BCW helps clients navigate and thrive in this new ecosystem, moving people and networks of influence to solve critical challenges and create opportunities through COVID-19 and beyond. We do this through a modern approach to public affairs we call BCW Nexus.
It’s where data science meets emotional storytelling and shareable content.
Where tree-tops and grassroots strategies integrate seamlessly.
Where we inspire understanding, advocacy and action to further our clients’ agendas.
To successfully navigate through and beyond COVID-19, organizations should pay attention to certain human and societal trends, which underscore the importance of public affairs and shape the way we plan and execute these strategies.
10 Trends & Triggers
- Expanded and Disputed Role for Government at Different Levels: COVID-19 has sparked new debates over which level of government should be in the driver’s seat to address specific challenges and opportunities.
- Unequal Outcomes & Impacts: Coronavirus has hit individuals and organizations unequally, which will lead to intense scrutiny and politics to address inequalities and perceived injustices.
- Populism, Nationalism & Hyper-Localization: The requirement for strong government – and the allocation of extensive national resources – has driven a rise in populism, nationalism and unilateralism. At the same time, lengthy lockdowns and fear of contamination have led to stronger connections within local communities and a hyper-local appetite for solutions.
- Radical Reallocation of Domestic & International Resources: Social, economic and health demands have led to a radical reshaping of government spending, and a lockdown-induced collapse in the economy has demanded a massive increase in relief funding.
- Decoupling & Disintegration, Potential End of Hyper-Globalization: Politicians are arguing that in light of COVID-19 and future pandemic risks, it is simply common sense to have less reliance on global supply chains.
- New Partnerships & Collaborations: The partnership between government and individuals that led to successfully maintained lockdowns, and that in which business was supported by government, will need to be matched by businesses leading economic recovery and individuals seizing new economic opportunities.

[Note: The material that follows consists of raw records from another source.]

`config.mk`:
```
export PLATFORM = sky130hd
export DESIGN_NAME = icache_refill_flat
export DESIGN_NICKNAME = d
export VERILOG_FILES = /design/src/rtl/icache_refill_if.sv /design/src/rtl/icache_refill.sv /design/src/flat_wrapper.sv
export SDC_FILE = /design/constraint.sdc
export NUM_CORES = 1
export LEC_CHECK = 0
export CORE_MARGIN = 2
export CORE_UTILIZATION = 33
export CTS_CLUSTER_DIAMETER = 50
export DETAILED_ROUTE_END_ITERATION = 8
export GPL_TIMING_DRIVEN = 0
export HOLD_SLACK_MARGIN = 0.12
export PLACE_DENSITY = 0.77
export RECOVER_POWER = 25
export SLEW_MARGIN = 20
export SYNTH_ARGS = -nofsm -noshare
export SYNTH_HDL_FRONTEND = slang
export SYNTH_SLANG_ARGS = --single-unit
```
`constraint.sdc`:
```
create_clock -name clk -period 1.8 [get_ports clk]
set_input_delay 0.45 -clock clk [delete_from_list [all_inputs] [get_ports clk]]
set_output_delay 0.45 -clock clk [all_outputs]
set_load 0.05 [all_outputs]
```
<file path="src/rtl/id_ex_stage_if.sv">
// id_ex_stage_if: ID-stage inputs, forwarding sources and ID/EX register outputs
`ifndef WORD_SIZE
`define WORD_SIZE 32
`endif
interface id_ex_stage_if #(
  parameter int REG_ADDR_W  = 5,
  parameter int STALL_CNT_W = 16
);
  logic                    id_valid;
  logic [REG_ADDR_W-1:0]   id_src1;
  logic [REG_ADDR_W-1:0]   id_src2;
  logic                    id_uses_src2;
  logic [`WORD_SIZE-1:0]   id_rf_val1;
  logic [`WORD_SIZE-1:0]   id_rf_val2;
  logic [REG_ADDR_W-1:0]   id_dest;
  logic                    id_reg_write;
  logic                    id_mem_read;
  logic [`WORD_SIZE-1:0]   id_imm;
  logic [REG_ADDR_W-1:0]   exm_dest;
  logic                    exm_reg_write;
  logic                    exm_is_load;
  logic [`WORD_SIZE-1:0]   exm_result;
  logic [REG_ADDR_W-1:0]   wb_dest;
  logic                    wb_reg_write;
  logic [`WORD_SIZE-1:0]   wb_val;
  logic                    flush;
  logic                    stall;
  logic                    ex_valid;
  logic                    ex_reg_write;
  logic                    ex_mem_read;
  logic [`WORD_SIZE-1:0]   ex_op1;
  logic [`WORD_SIZE-1:0]   ex_op2;
  logic [`WORD_SIZE-1:0]   ex_imm;
  logic [REG_ADDR_W-1:0]   ex_dest;
  logic [STALL_CNT_W-1:0]  stall_cnt;
  modport master (
    output id_valid, id_src1, id_src2, id_uses_src2, id_rf_val1, id_rf_val2,
           id_dest, id_reg_write, id_mem_read, id_imm,
           exm_dest, exm_reg_write, exm_is_load, exm_result,
           wb_dest, wb_reg_write, wb_val, flush,
    input  stall, ex_valid, ex_reg_write, ex_mem_read, ex_op1, ex_op2, ex_imm,
           ex_dest, stall_cnt
  );
  modport slave (
    input  id_valid, id_src1, id_src2, id_uses_src2, id_rf_val1, id_rf_val2,
           id_dest, id_reg_write, id_mem_read, id_imm,
           exm_dest, exm_reg_write, exm_is_load, exm_result,
           wb_dest, wb_reg_write, wb_val, flush,
    output stall, ex_valid, ex_reg_write, ex_mem_read, ex_op1, ex_op2, ex_imm,
           ex_dest, stall_cnt
  );
endinterface

</file>
<file path="src/rtl/id_ex_stage.sv">
// id_ex_stage: operand forwarding, load/ALU hazard stall and ID/EX pipeline register
`ifndef WORD_SIZE
`define WORD_SIZE 32
`endif
module id_ex_stage #(
  parameter int REG_ADDR_W  = 5,
  parameter int STALL_CNT_W = 16
) (
  input logic          clk,
  input logic          rst,
  id_ex_stage_if.slave bus
);
  logic                   r_ex_valid;
  logic                   r_ex_reg_write;
  logic                   r_ex_mem_read;
  logic [`WORD_SIZE-1:0]  r_ex_op1;
  logic [`WORD_SIZE-1:0]  r_ex_op2;
  logic [`WORD_SIZE-1:0]  r_ex_imm;
  logic [REG_ADDR_W-1:0]  r_ex_dest;
  logic [STALL_CNT_W-1:0] r_stall_cnt;
  logic                   w_live1;
  logic                   w_live2;
  logic                   w_haz1;
  logic                   w_haz2;
  logic                   w_stall;
  logic                   w_bubble;
  logic [`WORD_SIZE-1:0]  w_op1;
  logic [`WORD_SIZE-1:0]  w_op2;
  function automatic logic hazard(input logic live, input logic [REG_ADDR_W-1:0] src,
                                  input logic ex_v, input logic ex_rw,
                                  input logic [REG_ADDR_W-1:0] ex_d,
                                  input logic exm_rw, input logic exm_ld,
                                  input logic [REG_ADDR_W-1:0] exm_d);
    return live && ((ex_v && ex_rw && ex_d == src) || (exm_rw && exm_ld && exm_d == src));
  endfunction
  // EX/MEM beats MEM/WB; the MEM/WB bypass covers the same-edge reg_file write
  function automatic logic [`WORD_SIZE-1:0] resolve(input logic [REG_ADDR_W-1:0] src,
                                                     input logic [`WORD_SIZE-1:0] rf,
                                                     input logic exm_rw, input logic exm_ld,
                                                     input logic [REG_ADDR_W-1:0] exm_d,
                                                     input logic [`WORD_SIZE-1:0] exm_r,
                                                     input logic wb_rw,
                                                     input logic [REG_ADDR_W-1:0] wb_d,
                                                     input logic [`WORD_SIZE-1:0] wb_v);
    return (src == '0) ? '0 :
           (exm_rw && !exm_ld && exm_d == src) ? exm_r :
           (wb_rw && wb_d == src) ? wb_v : rf;
  endfunction
  always_comb begin
    w_live1  = bus.id_valid && bus.id_src1 != '0;
    w_live2  = bus.id_valid && bus.id_src2 != '0 && bus.id_uses_src2;
    w_haz1   = hazard(w_live1, bus.id_src1, r_ex_valid, r_ex_reg_write, r_ex_dest,
                      bus.exm_reg_write, bus.exm_is_load, bus.exm_dest);
    w_haz2   = hazard(w_live2, bus.id_src2, r_ex_valid, r_ex_reg_write, r_ex_dest,
                      bus.exm_reg_write, bus.exm_is_load, bus.exm_dest);
    w_stall  = (w_haz1 || w_haz2) && !bus.flush;
    w_bubble = bus.flush || w_stall || !bus.id_valid;
    w_op1    = resolve(bus.id_src1, bus.id_rf_val1, bus.exm_reg_write, bus.exm_is_load,
                       bus.exm_dest, bus.exm_result, bus.wb_reg_write, bus.wb_dest, bus.wb_val);
    w_op2    = resolve(bus.id_src2, bus.id_rf_val2, bus.exm_reg_write, bus.exm_is_load,
                       bus.exm_dest, bus.exm_result, bus.wb_reg_write, bus.wb_dest, bus.wb_val);
  end
  always_ff @(posedge clk) begin
    if (rst) begin
      r_ex_valid     <= 1'b0;
      r_ex_reg_write <= 1'b0;
      r_ex_mem_read  <= 1'b0;
      r_ex_op1       <= '0;
      r_ex_op2       <= '0;
      r_ex_imm       <= '0;
      r_ex_dest      <= '0;
      r_stall_cnt    <= '0;
    end else begin
      if (w_stall && r_stall_cnt != '1) r_stall_cnt <= r_stall_cnt + 1'b1;
      r_ex_valid     <= !w_bubble;
      r_ex_reg_write <= !w_bubble && bus.id_reg_write;
      r_ex_mem_read  <= !w_bubble && bus.id_mem_read;
      if (!w_bubble) begin
        r_ex_op1  <= w_op1;
        r_ex_op2  <= w_op2;
        r_ex_imm  <= bus.id_imm;
        r_ex_dest <= bus.id_dest;
      end
    end
  end
  assign bus.stall        = w_stall;
  assign bus.ex_valid     = r_ex_valid;
  assign bus.ex_reg_write = r_ex_reg_write;
  assign bus.ex_mem_read  = r_ex_mem_read;
  assign bus.ex_op1       = r_ex_op1;
  assign bus.ex_op2       = r_ex_op2;
  assign bus.ex_imm       = r_ex_imm;
  assign bus.ex_dest      = r_ex_dest;
  assign bus.stall_cnt    = r_stall_cnt;
endmodule
</file>
<file path="src/flat_wrapper.sv">
// flat-port wrapper written by rule: the top's interface ports become plain ports
module id_ex_stage_flat 
#(
  parameter int REG_ADDR_W  = 5,
  parameter int STALL_CNT_W = 16
)
  (clk, rst, bus_id_valid, bus_id_src1, bus_id_src2, bus_id_uses_src2, bus_id_rf_val1, bus_id_rf_val2, bus_id_dest, bus_id_reg_write, bus_id_mem_read, bus_id_imm, bus_exm_dest, bus_exm_reg_write, bus_exm_is_load, bus_exm_result, bus_wb_dest, bus_wb_reg_write, bus_wb_val, bus_flush, bus_stall, bus_ex_valid, bus_ex_reg_write, bus_ex_mem_read, bus_ex_op1, bus_ex_op2, bus_ex_imm, bus_ex_dest, bus_stall_cnt);
  id_ex_stage_if #(.REG_ADDR_W(REG_ADDR_W), .STALL_CNT_W(STALL_CNT_W)) bus_i ();
  input logic clk;
  input logic rst;
  input wire logic [$bits(bus_i.id_valid)-1:0] bus_id_valid;
  input wire logic [$bits(bus_i.id_src1)-1:0] bus_id_src1;
  input wire logic [$bits(bus_i.id_src2)-1:0] bus_id_src2;
  input wire logic [$bits(bus_i.id_uses_src2)-1:0] bus_id_uses_src2;
  input wire logic [$bits(bus_i.id_rf_val1)-1:0] bus_id_rf_val1;
  input wire logic [$bits(bus_i.id_rf_val2)-1:0] bus_id_rf_val2;
  input wire logic [$bits(bus_i.id_dest)-1:0] bus_id_dest;
  input wire logic [$bits(bus_i.id_reg_write)-1:0] bus_id_reg_write;
  input wire logic [$bits(bus_i.id_mem_read)-1:0] bus_id_mem_read;
  input wire logic [$bits(bus_i.id_imm)-1:0] bus_id_imm;
  input wire logic [$bits(bus_i.exm_dest)-1:0] bus_exm_dest;
  input wire logic [$bits(bus_i.exm_reg_write)-1:0] bus_exm_reg_write;
  input wire logic [$bits(bus_i.exm_is_load)-1:0] bus_exm_is_load;
  input wire logic [$bits(bus_i.exm_result)-1:0] bus_exm_result;
  input wire logic [$bits(bus_i.wb_dest)-1:0] bus_wb_dest;
  input wire logic [$bits(bus_i.wb_reg_write)-1:0] bus_wb_reg_write;
  input wire logic [$bits(bus_i.wb_val)-1:0] bus_wb_val;
  input wire logic [$bits(bus_i.flush)-1:0] bus_flush;
  output wire logic [$bits(bus_i.stall)-1:0] bus_stall;
  output wire logic [$bits(bus_i.ex_valid)-1:0] bus_ex_valid;
  output wire logic [$bits(bus_i.ex_reg_write)-1:0] bus_ex_reg_write;
  output wire logic [$bits(bus_i.ex_mem_read)-1:0] bus_ex_mem_read;
  output wire logic [$bits(bus_i.ex_op1)-1:0] bus_ex_op1;
  output wire logic [$bits(bus_i.ex_op2)-1:0] bus_ex_op2;
  output wire logic [$bits(bus_i.ex_imm)-1:0] bus_ex_imm;
  output wire logic [$bits(bus_i.ex_dest)-1:0] bus_ex_dest;
  output wire logic [$bits(bus_i.stall_cnt)-1:0] bus_stall_cnt;
  assign bus_i.id_valid = bus_id_valid;
  assign bus_i.id_src1 = bus_id_src1;
  assign bus_i.id_src2 = bus_id_src2;
  assign bus_i.id_uses_src2 = bus_id_uses_src2;
  assign bus_i.id_rf_val1 = bus_id_rf_val1;
  assign bus_i.id_rf_val2 = bus_id_rf_val2;
  assign bus_i.id_dest = bus_id_dest;
  assign bus_i.id_reg_write = bus_id_reg_write;
  assign bus_i.id_mem_read = bus_id_mem_read;
  assign bus_i.id_imm = bus_id_imm;
  assign bus_i.exm_dest = bus_exm_dest;
  assign bus_i.exm_reg_write = bus_exm_reg_write;
  assign bus_i.exm_is_load = bus_exm_is_load;
  assign bus_i.exm_result = bus_exm_result;
  assign bus_i.wb_dest = bus_wb_dest;
  assign bus_i.wb_reg_write = bus_wb_reg_write;
  assign bus_i.wb_val = bus_wb_val;
  assign bus_i.flush = bus_flush;
  assign bus_stall = bus_i.stall;
  assign bus_ex_valid = bus_i.ex_valid;
  assign bus_ex_reg_write = bus_i.ex_reg_write;
  assign bus_ex_mem_read = bus_i.ex_mem_read;
  assign bus_ex_op1 = bus_i.ex_op1;
  assign bus_ex_op2 = bus_i.ex_op2;
  assign bus_ex_imm = bus_i.ex_imm;
  assign bus_ex_dest = bus_i.ex_dest;
  assign bus_stall_cnt = bus_i.stall_cnt;
  id_ex_stage #(.REG_ADDR_W(REG_ADDR_W), .STALL_CNT_W(STALL_CNT_W)) u_core (.clk(clk), .rst(rst), .bus(bus_i));
endmodule
</file>
<file path="config.mk">
export PLATFORM = sky130hd
export DESIGN_NAME = id_ex_stage_flat
export DESIGN_NICKNAME = d
export VERILOG_FILES = /design/src/rtl/id_ex_stage_if.sv /design/src/rtl/id_ex_stage.sv /design/src/flat_wrapper.sv
export SDC_FILE = /design/constraint.sdc
export NUM_CORES = 1
export LEC_CHECK = 0
export CAP_MARGIN = 20
export CELL_PAD_IN_SITES_DETAIL_PLACEMENT = 2
export CELL_PAD_IN_SITES_GLOBAL_PLACEMENT = 2
export CORE_UTILIZATION = 23
export DETAILED_ROUTE_END_ITERATION = 8
export GPL_TIMING_DRIVEN = 1
export PLACE_DENSITY = 0.95
export SETUP_SLACK_MARGIN = 0.5
export SYNTH_ARGS = -nofsm -noshare
export SYNTH_HDL_FRONTEND = slang
export SYNTH_SLANG_ARGS = --single-unit
</file>
<file path="constraint.sdc">
create_clock -name clk -period 3.85 [get_ports clk]
set_clock_uncertainty 0.05 [all_clocks]
set_input_delay 0.385 -clock clk [delete_from_list [all_inputs] [get_ports clk]]
set_output_delay 0.385 -clock clk [all_outputs]
set_load 0.05 [all_outputs]
</file>
==> summary.txt <==
CTS
  • Num CTS Buffers: 17
  • Clock slew at reported path FFs: 0.06 ns
  • CTS Buffer Depth: 2
  • Setup Buffers After CTS: 0
  • Root buffer cell: clkbuf_16
  • CTS tree: yes
  • CTS sink cnt: 120
  • Clk_lat worst skew: 0.42 ns
  • # hold bufs at CTS: 0
  • H-tree levels: 4
  • Post-cts sizing count: 0

Timing
  • Setup TNS: 0 ns
  • Final slew viol count: 0
  • Final Hold Viols: 0
  • Final setup violation count: 0
  • Slew @ Worst Pin: 1.10 ns
  • FMAX: 0.329 GHz
  • Tcrit/Tclk final: 0.788
  • Slew HR: 0.263
  • RSZ-0062 raised after global routing: no
  • Min Tclk post-route: 3.04 ns

Yosys
  • Post-Synth Adder-Cell Area: 0.00200
  • Ys async rst share: 0
  • Syn Inst Count: 766
  • Largest family of logic cells by synthesized area: simple AND/OR/NAND/NOR gates
  • Post-synth top area share: 0.384
  • Post-synthesis mux area share: 0.110
  • Predominant post-synthesis flop cell: dfxtp_1
  • Top cells by area, synth: dfxtp_1 38%, nand2_1 13%, mux2i_1 10%
  • Mapped Area: 6250 µm²
  • Sequential-to-total area share from yosys stat: 0.384
  • Synth top cells by count: 217 x nand2_1, 120 x dfxtp_1, 65 x mux2i_1, 64 x nand3b_1, 64 x o2111ai_1
  • Synth cell types: 41
  • Leading area contributor after synthesis: dfxtp_1
  • Area share of xor/xnor cells in the synthesized design: 0.0476
  • Number of synthesized flops with an enable pin: 0
  • Cell with the most instances after synthesis: nand2_1
  • Syn_nets: 962
  • Synth Warn #: 0
  • Synth Area in Simple Gates: 0.268
  • Mean Syn Cell Area: 8.16 µm²
  • Seq cells post-synth: 120
  • Compound-cell area share of the yosys netlist: 0.146

Placed design
  • Routability congestion estimate: 0.850
  • Post-DP Area: 9800 µm²
  • Hpwl dp: 22.5 mm
  • IO Port Bufs: 315

Setup path
  • CP Cell Sequence: clkdlybuf4s50_1 -> or4_1 -> o21ai_1 -> o32a_1 -> inv_1 -> buf_4
  • R2R Setup Slk: 1.18 ns
  • Nature of the critical path endpoint: output port
  • Worst-path fanout max: 4
  • Critical Path AT: 2.60 ns
  • Crit start category: input port
  • WS Path Type: in -> out
  • Slowest stage delay, CP: 0.61 ns
  • Worst Path Required: 3.41 ns
  • CP max stage cell: or4_1

Cells and area
  • Reg area: 2400 µm²
  • Share of cells above drive strength 1: 0.0566
  • Area of the multi-input gates: 3640 µm²
  • Fin util: 0.395
  • Syn-to-layout area delta: 66.7%
  • Filler instances: 2901
  • Antenna cells: 0
  • Number of nets in the layout: 1244
  • Final instance area: 10400 µm²

Die
  • Chip height: 167 µm
  • Initial core utilization: 0.237
  • Die ar.: 27800 µm²
  • Core Rows: 59
  • Core area: 26400 µm²
  • Die width: 167 µm
  • IO Count: 316

Pwr
  • Clock network fraction of design power: 0.447
  • Static Leak: 0.00387 µW
  • Combinational Power Share: 0.211
  • Power Internal: 2700 µW
  • PwrDens: 373 nW/µm²
  • Net Sw Frac: 0.307
  • Sw power: 1190 µW
  • Sequential Power Share: 0.342
  • VDD IR max: 227 µV

Routing
  • Avg WL per Cell: 22.0 µm
  • Drt drc: 0
  • Routed wire length: 30.7 mm
  • ANT nets after route: 0
  • Via count: 7134
  • Initial drt markers: 242
  • First-pass iteration count of the detailed router: 4
  • Vias/cell: 5.11

Run status
  • Outcome: finished, final reports clean

Global route
  • Initial antenna violation count: 0
  • Largest net degree at the start of global routing: 73
  • GRT overflow: 0
  • First-pass GRT wire length: 47.0 mm
  • Vias in the first global route: 7945
  • Total track usage: 0.219

Run
  • Max Cap Violations: 0

Hold path
  • Hold crit path type: reg -> reg
[logic make-up after synthesis]
kind of cell / after synthesis
DFF: 120
AOI/OAI and AO/OA: 126
muxes: 68
buffers and inverters: 67
and+or+nand+nor: 350
xor gates and xnor gates: 34
adders and majority gates: 1
[critical path, delay by kind of cell]
kind / cells / cell delay (ns)
AO/OA/AOI/OAI: 2 / 0.79
AND/OR/NAND/NOR: 1 / 0.61
buffers and inverters: 3 / 0.82
[path summary, 6_finish.rpt]
path | from | end | cells after the start
setup / recovery | bus_id_src2[1] | bus_stall | 6
hold / removal | u_core.bus.ex_imm[8] | u_core.bus.ex_imm[8] | 2
setup reg to reg | u_core.bus.stall_cnt[0] | u_core.bus.stall_cnt[7] | 8
hold reg to reg | u_core.bus.ex_imm[8] | u_core.bus.ex_imm[8] | 2
[cell type report]
cell class	count	share of cell area
clock buffers	17	0.0408
repair buffers	326	0.320
well taps	335	0.0402
inverters	4	0.00144
flip-flops and latches	120	0.231
multi-input cells	579	0.349
clock inverters	15	0.0181
[metrics by stage]
step | power [µW] | std cells | hold slack, ns | setup slack [ns]
global placement | 2150 | 1364 | 0.391 | 0.690
global route | 4030 | 1396 | 0.436 | 0.713
finish | 3890 | 1396 | 0.408 | 0.815
CTS | 3930 | 1396 | 0.407 | 0.837
detailed placement | 2180 | 1364 | 0.405 | 0.566
floorplan | 1740 | 766 | 0.457 | 1.03
[metal layers]
layer,track usage,vias up,share of wire
met5,0,-,0
met4,0.0696,0,0.024
met3,0.0675,47,0.076
met2,0.396,282,0.50
met1,0.241,3516,0.40
li1,-,3289,-
[cells in the final DEF, fill, tap and decap left out, types with 7 or more instances in the layout]
cell type and n:
dfxtp_1 120, clkbuf_16 17, xnor2_1 23, xor2_1 11
o2111ai_1 64, mux2i_1 65, a21oi_1 44, nand3_1 9
clkdlybuf4s50_1 313, nor2_1 19, nand3b_1 64, buf_12 8
nand4_1 7, nand2_1 215
[power by group through the flow]
stage,sequential (µW),combinational (µW),clock (µW)
6_report,1330,820,1740
4_1_cts,1330,827,1780
3_3_place_gp,1350,799,0
3_5_place_dp,1360,824,0
2_1_floorplan,1540,200,0
5_1_grt,1340,864,1830
[registers in the layout, indices dropped and copies added (netlist names)]
| name | count |
|---|---|
| u_core.bus.ex_dest | 5 |
| u_core.bus.ex_imm | 32 |
| u_core.bus.ex_mem_read | 1 |
| u_core.bus.ex_op1 | 32 |
| u_core.bus.ex_op2 | 32 |
| u_core.bus.ex_reg_write | 1 |
| u_core.bus.ex_valid | 1 |
| u_core.bus.stall_cnt | 16 |
(Power assumes the default switching activity.)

- Urgent Innovation, Science & Research: Experts are back in vogue – particularly scientists. But their re-established status might be fragile. During the Global Financial Crisis, economists shaped the rescue of the banks and the avoidance of a global depression, but, soon after, the public asked why they hadn’t seen it coming.
- Business Activism & Engagement: Businesses that stepped up to the plate, delivering on their core societal purpose, will be rewarded. Others may fall under harsh scrutiny for not doing enough to protect their workers and serve their customers.
- New & Powerful Emerging Voices: So much change in a short space of time will lead to new demands for broader social and economic change. A return to the status quo will be both unacceptable and unachievable and new voices – connected and empowered by technology – will rise in influence.
- Accelerated Offline to Online Movement & Technological Connectivity: A crisis accelerates change, and COVID-19 has thrust many forward into a new digital reality which will be accelerated further by the roll out of 5G and other technologies in the coming years.